We don’t know what this is all about; we’ll have them back for a 2 year follow up.
The data seems to be all over the map . . . 17 subjects who got intensive motor training, and 15 of them recovered some walking.
Based on these results, we’ve proposed new trials around the world. They plan to sort people into groups that get one of five possible treatment menus. All will get locomotor training, no matter what else they get. The 5 menus are surgery only, surgery + lithium, surgery + lithium + cells, surgery + lithium + cells + MP, and um . . dang it.
But wait . . . we have people walking who seem not to have any voluntary motor scores. What? If you don’t have voluntary motor scores, how are you walking?

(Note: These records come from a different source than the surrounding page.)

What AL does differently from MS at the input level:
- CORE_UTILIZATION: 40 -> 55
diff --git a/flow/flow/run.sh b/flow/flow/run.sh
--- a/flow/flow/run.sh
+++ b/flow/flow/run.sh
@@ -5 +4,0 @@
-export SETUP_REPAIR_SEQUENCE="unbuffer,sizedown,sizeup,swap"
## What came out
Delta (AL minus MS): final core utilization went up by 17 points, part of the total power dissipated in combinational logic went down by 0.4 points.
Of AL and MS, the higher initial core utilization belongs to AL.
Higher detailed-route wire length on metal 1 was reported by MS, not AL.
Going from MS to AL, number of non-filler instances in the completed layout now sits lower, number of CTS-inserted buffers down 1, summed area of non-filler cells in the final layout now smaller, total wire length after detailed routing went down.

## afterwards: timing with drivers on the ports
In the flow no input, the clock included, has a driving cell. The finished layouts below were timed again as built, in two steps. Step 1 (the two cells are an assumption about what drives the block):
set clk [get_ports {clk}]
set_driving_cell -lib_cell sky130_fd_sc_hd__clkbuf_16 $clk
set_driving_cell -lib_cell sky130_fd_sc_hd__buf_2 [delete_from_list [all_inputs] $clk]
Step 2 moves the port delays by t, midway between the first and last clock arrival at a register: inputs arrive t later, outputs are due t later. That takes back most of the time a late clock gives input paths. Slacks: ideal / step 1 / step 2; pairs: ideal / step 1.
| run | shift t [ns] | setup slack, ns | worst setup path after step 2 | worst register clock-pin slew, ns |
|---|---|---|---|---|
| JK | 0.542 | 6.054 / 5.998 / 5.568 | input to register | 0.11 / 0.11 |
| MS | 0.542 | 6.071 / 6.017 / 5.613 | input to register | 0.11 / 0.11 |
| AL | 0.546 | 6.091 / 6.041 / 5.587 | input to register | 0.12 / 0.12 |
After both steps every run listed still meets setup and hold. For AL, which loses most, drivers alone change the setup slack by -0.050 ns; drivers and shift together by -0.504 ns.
From an optimization exercise on the open Yosys and OpenROAD flow, aimed at small area; shortcuts taken in it are not production practice. In this exercise RTL edits were held to simulation tests only and were not proved equivalent to the original. No activity file was given, so power comes from the tool's default toggle rates.

==> flow/design.v <==
module sdx_core (
    input  wire       CLK,
    input  wire       RST,
    input  wire       RX_VALID,
    input  wire [7:0] RX_BYTE,
    input  wire [4:0] ECHO,
    output reg  [4:0] TRIG,
    output wire [1:0] M_EN,
    output wire [1:0] M_DIR,
    output wire [1:0] M_STEP,
    output reg        GUN
);
    localparam [2:0] C_OTH = 3'b000, C_F = 3'b001, C_R = 3'b010;
    reg [3:0] lo;
    reg [4:0] hi;
    wire lo_wrap = lo[3] & lo[0];           
    wire hi_wrap = hi[4] & hi[3] & hi[2] & hi[0];    
    wire grid    = lo_wrap & hi[0];
    always @(posedge CLK) begin
        if (RST) begin
            lo   <= 4'd9;
            hi   <= 5'd29;
            TRIG <= 5'b00000;
        end else begin
            lo <= lo_wrap ? 4'd0 : lo + 4'd1;
            if (lo_wrap) begin
                hi   <= hi_wrap ? 5'd0 : hi + 5'd1;
                TRIG <= {TRIG[3:0], hi_wrap};
            end
        end
    end
    reg        s1, s2, eq;
    reg [15:0] ecnt;             
    reg        lt;               
    reg        near;             
    wire rise = s2 & ~eq;
    wire fall = ~s2 & eq;
    wire ez   = ~|ecnt[14:0];
    wire efb  = ecnt[15] ^ ecnt[14] ^ ecnt[12] ^ ecnt[3] ^ ez;
    wire e599 = (ecnt == 16'h8161);                  
    wire emax = ecnt[15] & ez;                       
    always @(posedge CLK) begin
        s1 <= ECHO[2];
        if (RST) begin
            s2   <= ECHO[2];
            eq   <= ECHO[2];
            ecnt <= 16'd0;
            lt   <= 1'b1;
            near <= 1'b1;
        end else begin
            s2 <= s1;
            eq <= s2;
            ecnt <= rise ? 16'd1 : {ecnt[14:0], efb};
            lt   <= rise | emax | (lt & ~e599);
            if (fall) near <= lt;
        end
    end
    reg [2:0] mem [0:63];
    reg [6:0] cnt;
    wire push = RX_VALID & ~cnt[6];
    reg [2:0] cls;
    always @* begin
        case (RX_BYTE)
            8'h77:   cls = 3'b100;   
            8'h73:   cls = 3'b111;   
            8'h61:   cls = 3'b110;   
            8'h64:   cls = 3'b101;   
            8'h66:   cls = C_F;
            8'h72:   cls = C_R;
            default: cls = C_OTH;
        endcase
    end
    integer i;
    always @(posedge CLK) begin
        if (push) begin
            mem[1] <= cls;
            for (i = 2; i <= 63; i = i + 1) mem[i] <= mem[i-1];
            mem[0] <= mem[63];
        end
    end
    wire [2:0] head;
    genvar b, k;
    generate
        for (b = 0; b < 3; b = b + 1) begin : g_rd
            wire [63:0] l0;
            wire [31:0] l1;
            wire [15:0] l2;
            wire [7:0]  l3;
            wire [3:0]  l4;
            wire [1:0]  l5;
            for (k = 0; k < 64; k = k + 1) begin : g0
                assign l0[k] = mem[k][b];
            end
            for (k = 0; k < 32; k = k + 1) begin : g1
                assign l1[k] = cnt[0] ? l0[2*k+1] : l0[2*k];
            end
            for (k = 0; k < 16; k = k + 1) begin : g2
                assign l2[k] = cnt[1] ? l1[2*k+1] : l1[2*k];
            end
            for (k = 0; k < 8; k = k + 1) begin : g3
                assign l3[k] = cnt[2] ? l2[2*k+1] : l2[2*k];
            end
            for (k = 0; k < 4; k = k + 1) begin : g4
                assign l4[k] = cnt[3] ? l3[2*k+1] : l3[2*k];
            end
            for (k = 0; k < 2; k = k + 1) begin : g5
                assign l5[k] = cnt[4] ? l4[2*k+1] : l4[2*k];
            end
            assign head[b] = cnt[5] ? l5[1] : l5[0];
        end
    endgenerate
    reg       m;
    reg [2:0] u;
    reg       en;
    reg [1:0] dir;
    reg       rf;                
    wire tick    = grid & ~GUN & u[0];
    wire have    = cnt != 7'd0;
    wire pop     = tick & have;
    wire [2:0] last = en ? (m ? C_R : {1'b1, dir}) : {2'b00, m};
    wire accept  = pop & (head != last);
    wire acc_r   = accept & (head == C_R);
    wire acc_run = accept & head[2];
    wire acc_hld = accept & ~head[2] & ~head[1];     
    wire fire    = accept & (head == C_F);
    wire roam    = tick & (accept ? acc_r : (en & m)) & (acc_r | (near == dir[1]));
    wire run_op  = acc_run | roam;
    reg [6:0] cnt_t;
    reg       cu, cd;
    integer   j;
    always @* begin
        cu = push & ~pop;
        cd = pop & ~push;
        for (j = 0; j < 7; j = j + 1) begin
            cnt_t[j] = cu | cd;
            cu = cu & cnt[j];
            cd = cd & ~cnt[j];
        end
    end
    always @(posedge CLK) begin
        if (RST) begin
            cnt <= 7'd0;
        end else begin
            cnt <= cnt ^ cnt_t;
        end
    end
    always @(posedge CLK) begin
        if (RST) begin
            m    <= 1'b0;
            GUN  <= 1'b0;
            u    <= 3'd1;
            en   <= 1'b0;
            dir  <= 2'b00;
            rf   <= 1'b0;
        end else begin
            if (accept) m <= ~head[2] & (head[1] ^ head[0]);
            if (grid) begin
                if (GUN) begin
                    if (u[2]) begin
                        GUN <= 1'b0;
                        u   <= 3'd0;
                    end else begin
                        u <= u + 3'd1;
                    end
                end else if (u[0]) begin
                    u <= 3'd0;
                    if (fire) GUN <= 1'b1;
                end else begin
                    u <= 3'd1;
                end
            end
            if (run_op) begin
                en  <= 1'b1;
                dir <= roam ? {~near, 1'b1} : head[1:0];
                rf  <= 1'b1;
            end else begin
                if (acc_hld) en <= 1'b0;
                if (~lo[2] & lo[1] & lo[0]) rf <= 1'b0;
            end
        end
    end
    reg       step, low;
    reg [5:0] pc;
    wire pivot   = dir[0] ^ dir[1];
    wire ge60    = &pc[5:2];
    wire ge20    = pc[5] | (pc[4] & (pc[3] | pc[2]));
    wire per_ok  = pivot ? ge60 : ge20;
    wire pg_fall = en & ~low & ~rf & per_ok;
    wire pg_rise = low & ~rf & (pc >= 6'd3);
    reg [5:0] pc_t;
    reg       pcc;
    integer   n;
    always @* begin
        pcc = ~ge60;
        for (n = 0; n < 6; n = n + 1) begin
            pc_t[n] = pcc;
            pcc = pcc & pc[n];
        end
    end
    always @(posedge CLK) begin
        if (RST) begin
            step <= 1'b0;
            low  <= 1'b0;
            pc   <= 6'd1;
        end else begin
            if (pg_fall) begin
                step <= 1'b0;
                low  <= 1'b1;
            end else if (pg_rise) begin
                step <= 1'b1;
                low  <= 1'b0;
            end
            if (pg_fall | pg_rise) pc <= 6'd1;
            else                   pc <= pc ^ pc_t;
        end
    end
    assign M_EN   = {en, en};
    assign M_DIR  = dir;
    assign M_STEP = {step, step};
endmodule
export LEC_CHECK = 0
export CAP_MARGIN = 20
export CORE_MARGIN = 2
export CORE_UTILIZATION = 65
export PLACE_DENSITY = 0.75
export SLEW_MARGIN = 20
create_clock -name core_clock -period 10.0 [get_ports {CLK}]
standard.sh (not shown) runs the stock make flow with config.mk's settings and CLKGATE_MAP_FILE= SYNTH_SCRIPT=/design/flow/synth_recipe.tcl, a recipe that flattens the netlist after the stock synthesis.
==> flow/flow/run.sh <==
#!/bin/bash
# The standard ORFS layout (standard.sh: unchanged synthesis, floorplan, power grid,
# placement and routing) with these changes:
#  - after the floorplan, OpenROAD's restructure re-maps the combinational logic for
#    area (flow/restructure.tcl); registers are untouched;
#  - port buffers use sky130_fd_sc_hd__buf_1 instead of the default buffer cell;
#  - clock tree synthesis uses clkbuf_8 buffers in clusters of at most 18 sinks
#    (at most 50 um across) and
#    inserts no dummy load cells.
set -euo pipefail
export BUFFER_PORTS_ARGS="-buffer_cell sky130_fd_sc_hd__buf_1"
export CTS_ARGS="-sink_clustering_enable -repair_clock_nets -dont_use_dummy_load -buf_list sky130_fd_sc_hd__clkbuf_8 -sink_clustering_size 18 -sink_clustering_max_diameter 50"
bash standard.sh floorplan > standard_floorplan.log 2>&1
openroad -no_init -exit flow/restructure.tcl > restructure.log 2>&1
bash standard.sh finish > standard_finish.log 2>&1
Other scripts of this flow, unchanged in this note and not shown: flow/flow/filter_lib.py, flow/flow/restructure.tcl
Edit:
==> flow/flow/run.sh (replaced) <==
#!/bin/bash
# The standard ORFS layout (standard.sh: unchanged synthesis, floorplan, power grid,
# placement and routing) with these changes:
#  - after the floorplan, OpenROAD's restructure re-maps the combinational logic for
#    area (flow/restructure.tcl); registers are untouched;
#  - port buffers use sky130_fd_sc_hd__buf_1 instead of the default buffer cell;
#  - clock tree synthesis uses clkbuf_8 buffers in clusters of at most 16 sinks
#    (at most 60 um across) and
#    inserts no dummy load cells.
set -euo pipefail
export BUFFER_PORTS_ARGS="-buffer_cell sky130_fd_sc_hd__buf_1"
export CTS_ARGS="-sink_clustering_enable -repair_clock_nets -dont_use_dummy_load -buf_list sky130_fd_sc_hd__clkbuf_8 -sink_clustering_size 16 -sink_clustering_max_diameter 60"
bash standard.sh floorplan > standard_floorplan.log 2>&1
openroad -no_init -exit flow/restructure.tcl > restructure.log 2>&1
bash standard.sh finish > standard_finish.log 2>&1
--- a/flow/config.mk
+++ b/flow/config.mk
@@ -8,5 +8,7 @@
 export CAP_MARGIN = 20
 export CORE_MARGIN = 2
-export CORE_UTILIZATION = 65
-export PLACE_DENSITY = 0.75
+export CORE_UTILIZATION = 75
+export GPL_ROUTABILITY_DRIVEN = 0
+export GPL_TIMING_DRIVEN = 0
+export PLACE_DENSITY = 0.85
 export SLEW_MARGIN = 20
The new run passed the timing, design-rule and antenna checks; total power goes up by about 1%; count of clock-buffer cells in the layout goes down by 1; global-route usage goes up by 4.3 points; die area goes down by about 13%; sequential power goes up by about 3%; final cell count goes down by 3.5%.
Edit:
==> flow/flow/run.sh (replaced) <==
#!/bin/bash
# The standard ORFS layout (standard.sh: unchanged synthesis, floorplan, power grid,
# placement and routing) with these changes:
#  - after the floorplan, OpenROAD's restructure re-maps the combinational logic for
#    area (flow/restructure.tcl); registers are untouched;
#  - port buffers use sky130_fd_sc_hd__buf_1 instead of the default buffer cell;
#  - clock tree synthesis uses clkbuf_8 buffers in clusters of at most 19 sinks
#    (at most 70 um across) and
#    inserts no dummy load cells.
set -euo pipefail
export BUFFER_PORTS_ARGS="-buffer_cell sky130_fd_sc_hd__buf_1"
export CTS_ARGS="-sink_clustering_enable -repair_clock_nets -dont_use_dummy_load -buf_list sky130_fd_sc_hd__clkbuf_8 -sink_clustering_size 19 -sink_clustering_max_diameter 70"
bash standard.sh floorplan > standard_floorplan.log 2>&1
openroad -no_init -exit flow/restructure.tcl > restructure.log 2>&1
bash standard.sh finish > standard_finish.log 2>&1
--- a/flow/config.mk
+++ b/flow/config.mk
@@ -8,7 +8,5 @@
 export CAP_MARGIN = 20
 export CORE_MARGIN = 2
-export CORE_UTILIZATION = 75
-export GPL_ROUTABILITY_DRIVEN = 0
-export GPL_TIMING_DRIVEN = 0
-export PLACE_DENSITY = 0.85
+export CORE_UTILIZATION = 65
+export PLACE_DENSITY = 0.75
 export SLEW_MARGIN = 20
After rerunning: Die area grows by 15%. Final cell count grows by 3.3%. Routed wire length shrinks by 1.5%. Global-route usage shrinks by 4.3 points. Critical path depth shrinks by 1. Utilization shrinks by 11 points. Combinational power grows by about 3%. Power shrinks by about 2%. Cell area shrinks by about 1.3%. Count of clock-buffer cells in the layout shrinks by 2.
Edit:
==> flow/flow/run.sh (replaced) <==
#!/bin/bash
# The standard ORFS layout (standard.sh: unchanged synthesis, floorplan, power grid,
# placement and routing) with these changes:
#  - after the floorplan, OpenROAD's restructure re-maps the combinational logic for
#    area (flow/restructure.tcl); registers are untouched;
#  - port buffers use sky130_fd_sc_hd__buf_1 instead of the default buffer cell;
#  - clock tree synthesis uses clkbuf_8 buffers in clusters of at most 16 sinks
#    (at most 60 um across) and
#    inserts no dummy load cells.
set -euo pipefail
export BUFFER_PORTS_ARGS="-buffer_cell sky130_fd_sc_hd__buf_1"
export CTS_ARGS="-sink_clustering_enable -repair_clock_nets -dont_use_dummy_load -buf_list sky130_fd_sc_hd__clkbuf_8 -sink_clustering_size 16 -sink_clustering_max_diameter 60"
bash standard.sh floorplan > standard_floorplan.log 2>&1
openroad -no_init -exit flow/restructure.tcl > restructure.log 2>&1
bash standard.sh finish > standard_finish.log 2>&1
--- a/flow/config.mk
+++ b/flow/config.mk
@@ -9,4 +9,5 @@
 export CORE_MARGIN = 2
 export CORE_UTILIZATION = 65
+export GPL_TIMING_DRIVEN = 0
 export PLACE_DENSITY = 0.75
 export SLEW_MARGIN = 20
=> Design area increases by 1.9%; first-iteration DRC count went down by 4.7%; via count went up by 1.3%; sequential power went up by about 4%.
Edit:
--- a/flow/config.mk
+++ b/flow/config.mk
@@ -9,5 +9,4 @@
 export CORE_MARGIN = 2
 export CORE_UTILIZATION = 65
-export GPL_TIMING_DRIVEN = 0
 export PLACE_DENSITY = 0.75
 export SLEW_MARGIN = 20
Outcome:
- register-to-register slack gets better by 0.76 ns
- worst setup slack gets better by 0.76 ns
- design area fell slightly

-- static timing again, ports no longer ideal --
Ports are ideal in the flow. The routed layouts listed here were re-timed in OpenROAD. Step 1 assumes that a clkbuf_16 drives the clock port and a buf_2 every other input. Step 2, shift: input delay + t, output delay - t, t = (earliest + latest rising clock arrival at the registers) / 2. This alone moves slack from input paths to output paths. Slacks: ideal / step 1 / step 2; pairs: ideal / step 1.
| run | t, ns | setup slack, ns | hold slack, ns | worst data-port slew with drivers (ns) | pins driven straight from the clock port |
|---|---|---|---|---|---|
| the first run | 0.550 | 5.100 / 5.100 / 5.096 | 0.393 / 0.393 / 0.393 | 0.04 | 1 |
| the second run | 0.545 | 4.175 / 4.175 / 4.175 | 0.422 / 0.422 / 0.422 | 0.04 | 1 |
| the third run | 0.539 | 5.089 / 5.089 / 5.089 | 0.428 / 0.428 / 0.428 | 0.04 | 1 |
| the fourth run | 0.548 | 4.348 / 4.348 / 4.348 | 0.445 / 0.445 / 0.445 | 0.03 | 1 |
| the fifth run | 0.546 | 5.109 / 5.109 / 5.057 | 0.433 / 0.433 / 0.433 | 0.04 | 1 |
After both steps setup and hold are still met in every run listed. For the fifth run, which loses most, drivers alone change the setup slack by 0.000 ns; drivers and shift together by -0.052 ns.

Why was the first study controversial? Because the idea that taking a couple of lithium pills could have an impact on the volume of cells was just weird. You’re not getting more cells, you’re getting cells with more dendritic trees.
What was the dose? The same dose that’s used to treat manic depression. It’s correlated with blood volume.
Has anybody ever gotten worse neuropathic pain from these studies? In the double-blind randomized study of 40 people, 2 of the placebo people got worse pain, and 2 of the lithium people got increased pain, but it was less than the 5-10 score.
Still HLA-matching? Yes, (goes into some technical detail about how this works)
Do the people who don’t cath have control? We estimate that half are using the crudet procedure, which is scrunching down and pressing on their bladders. I wondered if it had to do with the cost of catheters — nurses say no, it’s not that.
Describe walking with assistance. There’s someone behind using a rope to keep the person’s knees from buckling. They use a rolling walker for support.
Reggie says that they need to talk. I’d say.